Streaming online Thursday, March 4- Sunday, March 28.
Irondale, Brooklyn's leading theatrical and artistically ambitious think-tank theater ensemble, and three esteemed curators proudly announce the lineup of the fourth annual On Women Festival, March 4-28, celebrating the lives and experiences of womxn artists.
Committed to producing the works of progressive and dynamic playwrights, this year's festival will be headlined by two mainstage productions; if there is breakage you will find chips, March 11-14, which encompasses themes of connection, supportive partnership, and burning ambition, and the one-woman narrative play, Walking with Bubbles, March 25-28, navigating a seemingly impossible landscape of single parenting and mental health with incredible resilience and grace.
The artists that Irondale has invited for this year's festival include a Broadway powerhouse and a team of multi-hyphenates exploring the world of memory and a queered relationship to time. Audiences will also enjoy a full month's programming of digital media and a weekend of Art Buffet cabaret, all presented to bolster the voices of multi-disciplinary artists and the womxn perspective.
A fully produced and recorded Mainstage experience of Makaela Shealy-Sachot's if there is breakage you will find chips, will stream online for ticketed patrons from Thursday, March 11- Sunday, March 14.
"This world premiere follows a narrative of the nuances of a blossoming relationship between new lovers in their chosen memories, highlighting times of great strength and valleys of missed connection," explains Shealy-Sachot and Abigail Jean-Baptiste, director of chips. "It's both simultaneously rooted in our reality, grappling with COVID-19 and the continued trauma of existing in cis-hetero-patriarchal white supremacy; and shuffling through the hopeful mosaic of their future together," they continue. Heavily driven by movement, character work and a deeply dedicated investigation of the layers of love, the work weaves together two lives impacted by hardships, differences, love, and the mutual quest for peace in a cumulative narrative that mimics the tasks of simply surviving a day and emerging as parents.
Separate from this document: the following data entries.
`src/rtl/mips_pkg.sv`:
```
// rtl/mips_pkg.sv - shared types and constants for the fetch sequencer
//
// Purpose: FSM state encoding, next-PC select encoding, PC increment and
//          small helpers shared by pc_fetch_sequencer and pc_adder.
// Ports:   none (package).
package mips_pkg;

   localparam logic [31:0] PC_INC = 32'd4;

   typedef enum logic [1:0] {
      ST_BOOT = 2'd0,
      ST_RUN  = 2'd1,
      ST_WAIT = 2'd2,
      ST_HALT = 2'd3
   } fetch_state_e;

   typedef enum logic [2:0] {
      SEL_SEQ  = 3'd0,
      SEL_BR   = 3'd1,
      SEL_J    = 3'd2,
      SEL_JR   = 3'd3,
      SEL_HOLD = 3'd4
   } pc_sel_e;

   // Redirects win over Stall: once control flow is resolved the old
   // sequential path is dead, so holding it would only fetch garbage.
   function automatic pc_sel_e pick_pc_sel(input logic jump_reg,
                                           input logic jump,
                                           input logic branch_taken,
                                           input logic stall);
      pc_sel_e sel;
      if (jump_reg)          sel = SEL_JR;
      else if (jump)         sel = SEL_J;
      else if (branch_taken) sel = SEL_BR;
      else if (stall)        sel = SEL_HOLD;
      else                   sel = SEL_SEQ;
      return sel;
   endfunction

   function automatic logic [31:0] word_align(input logic [31:0] addr);
      return {addr[31:2], 2'b00};
   endfunction

endpackage

```
`src/rtl/pc_fetch_sequencer_pc_adder.sv`:
```
// rtl/pc_fetch_sequencer_pc_adder.sv - PCAdder, sequential next address
//
// Purpose: produces PC + PC_INC, wrapping modulo 2^32 with no carry out.
// Ports:   pc_i        current PC
//          pc_plus4_o  pc_i + 4
module pc_adder
   import mips_pkg::*;
(
   input  logic [31:0] pc_i,
   output logic [31:0] pc_plus4_o
);

   assign pc_plus4_o = pc_i + PC_INC;

endmodule

```
`src/rtl/pc_fetch_sequencer.sv`:
```
// rtl/pc_fetch_sequencer.sv - program counter owner and fetch sequencer
//
// Purpose: holds the PC, picks the next PC (seq / branch / jump / jr / hold),
//          waits on instruction memory, and sequences BOOT/RUN/WAIT/HALT.
// Ports:   Clk, Reset (async active-low)
//          Stall, BranchTaken/BranchTarget, Jump/JumpTarget,
//          JumpReg/RegTarget, Halt, IMemReady      control inputs
//          PCResult     registered PC
//          PCAddResult  PCResult + 4
//          FetchValid   PCResult is a live fetch request (RUN/WAIT)
//          Flush        pulse after a redirect edge
//          AlignErr     pulse after a redirect whose raw target was misaligned
//          Halted       FSM in HALT
module pc_fetch_sequencer
   import mips_pkg::*;
#(
   parameter logic [31:0] RESET_PC    = 32'h0000_0000,
   parameter int          BOOT_CYCLES = 2
)
(
   input  logic        Clk,
   input  logic        Reset,
   input  logic        Stall,
   input  logic        BranchTaken,
   input  logic [31:0] BranchTarget,
   input  logic        Jump,
   input  logic [31:0] JumpTarget,
   input  logic        JumpReg,
   input  logic [31:0] RegTarget,
   input  logic        Halt,
   input  logic        IMemReady,
   output logic [31:0] PCResult,
   output logic [31:0] PCAddResult,
   output logic        FetchValid,
   output logic        Flush,
   output logic        AlignErr,
   output logic        Halted
);

   localparam logic [31:0] RESET_PC_W = {RESET_PC[31:2], 2'b00};
   localparam logic [3:0]  BOOT_LAST  = 4'(BOOT_CYCLES);

   fetch_state_e state_q, state_d;
   logic [3:0]   boot_cnt_q, boot_cnt_d;
   logic [31:0]  pc_q, pc_d;
   logic         flush_q, flush_d;
   logic         align_err_q, align_err_d;

   logic [31:0]  pc_plus4;
   logic [31:0]  redirect_target;
   logic         redirect;
   logic         apply_sel;
   pc_sel_e      pc_sel;

   pc_adder u_pc_adder (
      .pc_i       (pc_q),
      .pc_plus4_o (pc_plus4)
   );

   always_comb begin
      pc_sel   = pick_pc_sel(JumpReg, Jump, BranchTaken, Stall);
      redirect = JumpReg | Jump | BranchTaken;
      case (pc_sel)
         SEL_JR:  redirect_target = RegTarget;
         SEL_J:   redirect_target = JumpTarget;
         default: redirect_target = BranchTarget;
      endcase
   end

   always_comb begin
      state_d     = state_q;
      boot_cnt_d  = boot_cnt_q;
      pc_d        = pc_q;
      flush_d     = 1'b0;
      align_err_d = 1'b0;
      apply_sel   = 1'b0;

      case (state_q)
         ST_BOOT: begin
            // The count reaches BOOT_LAST on the BOOT_CYCLES-th edge; the
            // following edge enters RUN.
            if (boot_cnt_q == BOOT_LAST) state_d = ST_RUN;
            else                         boot_cnt_d = boot_cnt_q + 4'd1;
         end
         ST_RUN: begin
            if (Halt)                         state_d = ST_HALT;
            else if (!IMemReady && !redirect) state_d = ST_WAIT;
            else                              apply_sel = 1'b1;
         end
         ST_WAIT: begin
            if (Halt) begin
               state_d = ST_HALT;
            end else if (redirect || IMemReady) begin
               // A redirect abandons the outstanding fetch without
               // waiting for memory to accept it.
               apply_sel = 1'b1;
               state_d   = ST_RUN;
            end
         end
         default: ;
      endcase

      if (apply_sel) begin
         case (pc_sel)
            SEL_SEQ:  pc_d = pc_plus4;
            SEL_HOLD: pc_d = pc_q;
            default: begin
               pc_d        = word_align(redirect_target);
               flush_d     = 1'b1;
               align_err_d = |redirect_target[1:0];
            end
         endcase
      end
   end

   always_ff @(posedge Clk or negedge Reset) begin
      if (!Reset) begin
         state_q     <= ST_BOOT;
         boot_cnt_q  <= 4'd0;
         pc_q        <= RESET_PC_W;
         flush_q     <= 1'b0;
         align_err_q <= 1'b0;
      end else begin
         state_q     <= state_d;
         boot_cnt_q  <= boot_cnt_d;
         pc_q        <= pc_d;
         flush_q     <= flush_d;
         align_err_q <= align_err_d;
      end
   end

   assign PCResult    = pc_q;
   assign PCAddResult = pc_plus4;
   assign FetchValid  = (state_q == ST_RUN) || (state_q == ST_WAIT);
   assign Halted      = (state_q == ST_HALT);
   assign Flush       = flush_q;
   assign AlignErr    = align_err_q;

endmodule

```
Later in the month, Thursday, March 25- Sunday, March 28, the Festival will premiere the second Mainstage production, Walking with Bubbles, a full-length one-woman narrative based on the self-penned memoirs of Broadway artist Jessica Hendy. With a warm intimacy, audiences are invited into Hendy's seemingly perfect New York City life from center stage on Broadway until her husband begins to suffer an inexplicable mental decline. Grappling with divorce, guilt and empathy around her ex's homelessness and struggles, she is left with her young son, Beckett, to navigate a seemingly impossible new landscape with few resources other than an irrepressible sense of humor and a mother's unwavering determination to create a new and hopeful beginning. "While having an opportunity to open up about my life in this way has been a little scary," admits Hendy, "it's time to have the hard conversations and let the shame go. Mental health needs to be addressed, and women need to be reminded how powerful they are," she adds.
Throughout the festival, March 4-26, audiences will also have an opportunity to stream a robust collection of New Media Storytelling submitted by artists from all over the world. Hosted on an online platform and not part of the Festival's curated programming, the submitted works represent a wide variety of styles, genres and approaches to storytelling. Audience members will be invited to vote on their favorites and the winners will be awarded cash prizes. Additionally, a weekend of live performances of improv, music, performance and scripted monologue take center stage during the Art Buffet, March 20-21. These two new alternative performance initiatives of the festival celebrate the adventurous ways to tell theatrical stories, using digital media, while championing creativity during a time where artists have been displaced from stages all over the world.
"For our festival this year we took a hard look at not only what stories we are telling, but who is telling them, and we are committed to creating space for womxn all over the world to participate and tell their stories in our festival" explains Emilio Maxwell Cerci and Renata Soares, Irondale's co-producers of the festival." The mainstage line up has been selected by curators Sharifa Yasmin, a trans Egyptian-American director, playwright and 2020 Eugene O'Neill national directing fellow; interdisciplinary performer, artist-educator, and theater-maker, Maya Carter; and Professor of Drama and Dance at Hofstra University, Cindy Rosenthal out of a large pool of applicants committed to continuing their artistic pursuits despite continued COVID closures. Throughout the Festival, each curator will also host an interactive Artist Exchange panel discussion, free to attend.